-- YOUR GOAL --
Check each line of the data, and copy those where "inverters" appears.

#### TASK MATERIAL

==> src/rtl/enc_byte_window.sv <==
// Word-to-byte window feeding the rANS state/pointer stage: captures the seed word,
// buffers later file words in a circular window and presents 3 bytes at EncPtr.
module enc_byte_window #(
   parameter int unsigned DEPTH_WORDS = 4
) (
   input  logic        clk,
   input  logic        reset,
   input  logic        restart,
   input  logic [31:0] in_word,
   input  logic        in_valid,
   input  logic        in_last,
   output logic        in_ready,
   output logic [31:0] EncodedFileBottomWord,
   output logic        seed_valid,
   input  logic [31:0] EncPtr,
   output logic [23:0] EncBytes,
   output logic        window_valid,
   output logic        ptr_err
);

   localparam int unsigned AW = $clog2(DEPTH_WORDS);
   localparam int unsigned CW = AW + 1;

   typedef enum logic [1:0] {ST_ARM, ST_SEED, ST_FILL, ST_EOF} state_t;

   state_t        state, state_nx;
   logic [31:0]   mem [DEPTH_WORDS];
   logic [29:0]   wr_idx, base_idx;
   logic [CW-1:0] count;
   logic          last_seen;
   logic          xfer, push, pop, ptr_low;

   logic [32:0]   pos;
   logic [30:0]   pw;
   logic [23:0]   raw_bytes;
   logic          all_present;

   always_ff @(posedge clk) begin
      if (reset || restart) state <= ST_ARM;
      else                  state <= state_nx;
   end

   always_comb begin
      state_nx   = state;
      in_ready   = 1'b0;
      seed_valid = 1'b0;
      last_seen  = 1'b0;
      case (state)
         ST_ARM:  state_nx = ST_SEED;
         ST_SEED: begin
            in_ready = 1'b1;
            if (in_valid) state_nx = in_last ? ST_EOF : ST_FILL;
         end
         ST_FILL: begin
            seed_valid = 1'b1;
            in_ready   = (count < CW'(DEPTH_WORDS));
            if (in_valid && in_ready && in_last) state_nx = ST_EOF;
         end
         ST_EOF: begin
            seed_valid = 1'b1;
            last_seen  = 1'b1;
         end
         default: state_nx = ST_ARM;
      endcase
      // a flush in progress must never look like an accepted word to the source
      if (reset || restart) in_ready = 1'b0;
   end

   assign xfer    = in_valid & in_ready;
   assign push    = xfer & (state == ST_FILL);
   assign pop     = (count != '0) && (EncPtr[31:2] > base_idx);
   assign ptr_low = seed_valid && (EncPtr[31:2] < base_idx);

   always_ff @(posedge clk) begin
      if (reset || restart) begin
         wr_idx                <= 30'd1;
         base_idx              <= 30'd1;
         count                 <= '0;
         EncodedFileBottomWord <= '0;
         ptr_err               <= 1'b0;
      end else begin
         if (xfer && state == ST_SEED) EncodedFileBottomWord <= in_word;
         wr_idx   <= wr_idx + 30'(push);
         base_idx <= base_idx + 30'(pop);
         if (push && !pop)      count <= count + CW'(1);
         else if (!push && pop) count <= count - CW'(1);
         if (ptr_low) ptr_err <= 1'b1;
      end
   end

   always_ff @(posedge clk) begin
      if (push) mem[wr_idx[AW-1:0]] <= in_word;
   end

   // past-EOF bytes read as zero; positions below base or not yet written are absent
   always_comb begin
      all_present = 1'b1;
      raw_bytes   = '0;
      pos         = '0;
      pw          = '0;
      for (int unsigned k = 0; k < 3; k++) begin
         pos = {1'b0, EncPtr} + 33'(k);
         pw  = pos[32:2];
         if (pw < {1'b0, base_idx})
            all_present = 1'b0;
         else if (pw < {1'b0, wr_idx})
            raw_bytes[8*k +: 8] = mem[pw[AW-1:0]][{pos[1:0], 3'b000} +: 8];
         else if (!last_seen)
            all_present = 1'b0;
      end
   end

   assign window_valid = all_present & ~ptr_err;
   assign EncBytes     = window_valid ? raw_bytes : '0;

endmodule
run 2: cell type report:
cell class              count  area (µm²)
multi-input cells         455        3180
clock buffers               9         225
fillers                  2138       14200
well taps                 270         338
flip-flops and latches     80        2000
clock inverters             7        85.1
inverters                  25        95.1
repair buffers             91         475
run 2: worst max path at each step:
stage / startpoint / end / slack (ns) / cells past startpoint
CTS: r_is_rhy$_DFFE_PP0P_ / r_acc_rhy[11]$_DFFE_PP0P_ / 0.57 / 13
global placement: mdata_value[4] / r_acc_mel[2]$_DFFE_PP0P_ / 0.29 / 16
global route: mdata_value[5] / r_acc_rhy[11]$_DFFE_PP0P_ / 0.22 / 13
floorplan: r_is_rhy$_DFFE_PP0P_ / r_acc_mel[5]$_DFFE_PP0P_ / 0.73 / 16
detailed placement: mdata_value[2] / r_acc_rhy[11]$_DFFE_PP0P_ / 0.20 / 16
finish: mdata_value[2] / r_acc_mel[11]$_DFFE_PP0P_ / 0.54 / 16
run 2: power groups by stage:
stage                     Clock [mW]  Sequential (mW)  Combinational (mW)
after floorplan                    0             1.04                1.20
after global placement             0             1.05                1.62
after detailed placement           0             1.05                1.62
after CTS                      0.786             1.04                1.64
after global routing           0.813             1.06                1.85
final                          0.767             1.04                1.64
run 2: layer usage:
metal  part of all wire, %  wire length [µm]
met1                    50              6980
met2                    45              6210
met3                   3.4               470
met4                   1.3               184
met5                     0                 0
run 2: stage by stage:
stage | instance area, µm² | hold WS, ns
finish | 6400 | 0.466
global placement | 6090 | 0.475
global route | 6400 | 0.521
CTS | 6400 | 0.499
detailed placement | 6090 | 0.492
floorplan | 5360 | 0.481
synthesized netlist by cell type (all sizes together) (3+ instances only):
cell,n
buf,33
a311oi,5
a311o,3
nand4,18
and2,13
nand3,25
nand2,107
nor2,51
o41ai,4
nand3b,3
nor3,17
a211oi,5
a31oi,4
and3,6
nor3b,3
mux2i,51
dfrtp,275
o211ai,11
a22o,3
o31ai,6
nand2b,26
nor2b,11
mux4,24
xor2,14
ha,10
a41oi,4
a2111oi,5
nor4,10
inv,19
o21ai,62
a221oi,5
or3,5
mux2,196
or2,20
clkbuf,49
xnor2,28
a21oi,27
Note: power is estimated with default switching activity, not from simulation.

########

-- RESULT FOR THIS EXERCISE --
clock inverters             7        85.1
inverters                  25        95.1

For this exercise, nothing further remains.